Figure 5 Reconfigurable UWB Antenna [11]

[12] presents a compact ring monopole UWB antenna in the range of 3.1-10.6GHz with the size

of 20mm×30mm can be reduced in dimensions.

Figure 6 UWB monopole antenna [12]

[13] presents a Z shaped antenna structure with the size of 10mm×11mm: 0.1λ×0.1λ which

works at around 2.4GHz but provides very narrow bandwidth and can be modified for UWB

applications.



Figure 7 Z shaped compact narrow band antenna

[14] presents another Z-shaped antenna oriented inversely for UWB realization provides

frequency of operation in the range of 2.9 to 5.6GHz which covers the 5GHz WLAN and

3.5GHz WiMax. Size of the antenna was 40mm*40mm: 0.47λ *0.47 λ at 3.5GHz which is larger

comparatively and needed to be improved for USB type devices or so on.

Figure 8 Z shaped UWB antenna structure [14]

[15] presents multiband Z-shaped antenna structure operate at 2.5 GHz, 3.5GHz and 5.7GHz

with the size of 33m×28mm: 0.28 λ *0.23 λ at 2.5GHz. However, the structure can be improved

for UWB systems with proper slotted technique.



Figure 9 Multiband Z-shaped antenna [15]

Among all of the works reviewed, it is evident that slotted patch technique can be a possible

solution for UWB antenna realization with excellent gain and omnidirectional radiation pattern.

In this work, a new miniaturized Z-shaped UWB antenna structure is designed and analyzed

which provides frequency of operation in the range of 1.72 to 2.94 GHz which covers the 2.4

GHz WLAN application having fractional bandwidth of 52% and of the size 18mm*25mm.

UWB Antenna Technique

Ultra-wideband antennas with high gain and omnidirectional radiation pattern are highly

desirable for WLAN application and other imaging and radar technology. Due to attractive

features of the micro-strip antenna, UWB antennas are highly desired to be built on micro-strip

structure. But micro-strip structures are by default single frequency structure which throws a big

challenge in UWB antenna realization in micro-strip structure. However, over the years some

techniques are applied for UWB antenna realization from narrow band micro strip antennas:

1. L shaped probe

2. Slotted patch

3. Electromagnetic band gap (EBG) structure loading

4. Fractal structure

Among all of these four techniques, slotted patch is mostly used and desirable cause of its cost

effectiveness and planar structure. In this work, this technique is adopted for transforming a

narrow band Z antenna to a UWB antenna structure.



Antenna Miniaturization Technique

Miniaturized antenna refers to the electrically small antenna i.e. the physical length is smaller

than the corresponding wavelength at operational frequency [16]. Miniaturized antennas are

highly desirable for modern wireless communication system. But, reduction in size reduces the

bandwidth and gain which is the uttermost challenge in the miniaturized UWB antenna design.

Several miniaturization techniques can be used such as:

1. Loading the antenna with high contrast materials (high permittivity material)

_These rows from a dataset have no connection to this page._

job 3991:
// fbindct_8bit
module fbindct_8bit #(
  parameter IN_WIDTH = 8,                                  
  parameter INT_BITS = 6,                                  
  parameter FRAC_BITS = 6,                                 
  parameter INTER_WIDTH = IN_WIDTH + INT_BITS + FRAC_BITS, 
  parameter OUT_WIDTH = 20                                 
)(
  input                                        clk,
  input                                        rst,
  input signed [8*IN_WIDTH-1:0]                x_in,         
  input                                        ready_in,     
  input                                        load,         
  output                                       valid_out,    
  output signed [8*OUT_WIDTH-1:0]              y_out         
);
Size in the first run: ~3400 cells after synthesis, ~440 flip-flops, ~230 I/O pins, roughly 29000 sq um of cells after synthesis.
make LEC_CHECK=0 ABC_AREA=0 CAP_MARGIN=20 CORE_MARGIN=2 CORE_UTILIZATION=70 CTS_CLUSTER_DIAMETER=212 CTS_CLUSTER_SIZE=34 HOLD_SLACK_MARGIN=-0.09 SETUP_SLACK_MARGIN=1.23 SLEW_MARGIN=20 finish   # period 4.19 ns
run.sh (not shown) runs the stock make flow with config.mk's settings and CLKGATE_MAP_FILE=.
No final results exist for job 3991, since it was stopped by error ODB-0269 during 5_1_grt.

2. Modifying antenna geometry and shape

3. Loading the antenna with lumped element to compensate the large reactance part of

the antenna impedance when size is reduced.

4. Use of meta-materials

In this work, modification in antenna structure is chosen to be worked with since it’s the most

convenient and intelligent manner that will provide low cost as well as rugged and small design.

Proposed Antenna Structure

In this work, a miniaturized Z-shaped UWB antenna is presented for WLAN application in the

range of 1.72 to 2.94 GHz which covers the 2.4 GHz WLAN application having fractional

bandwidth of 52% and of the size 18mm*25mm, material used: FR4. Figure 10 and Figure 11

show the proposed antenna structure and its return loss S11 plot consecutively.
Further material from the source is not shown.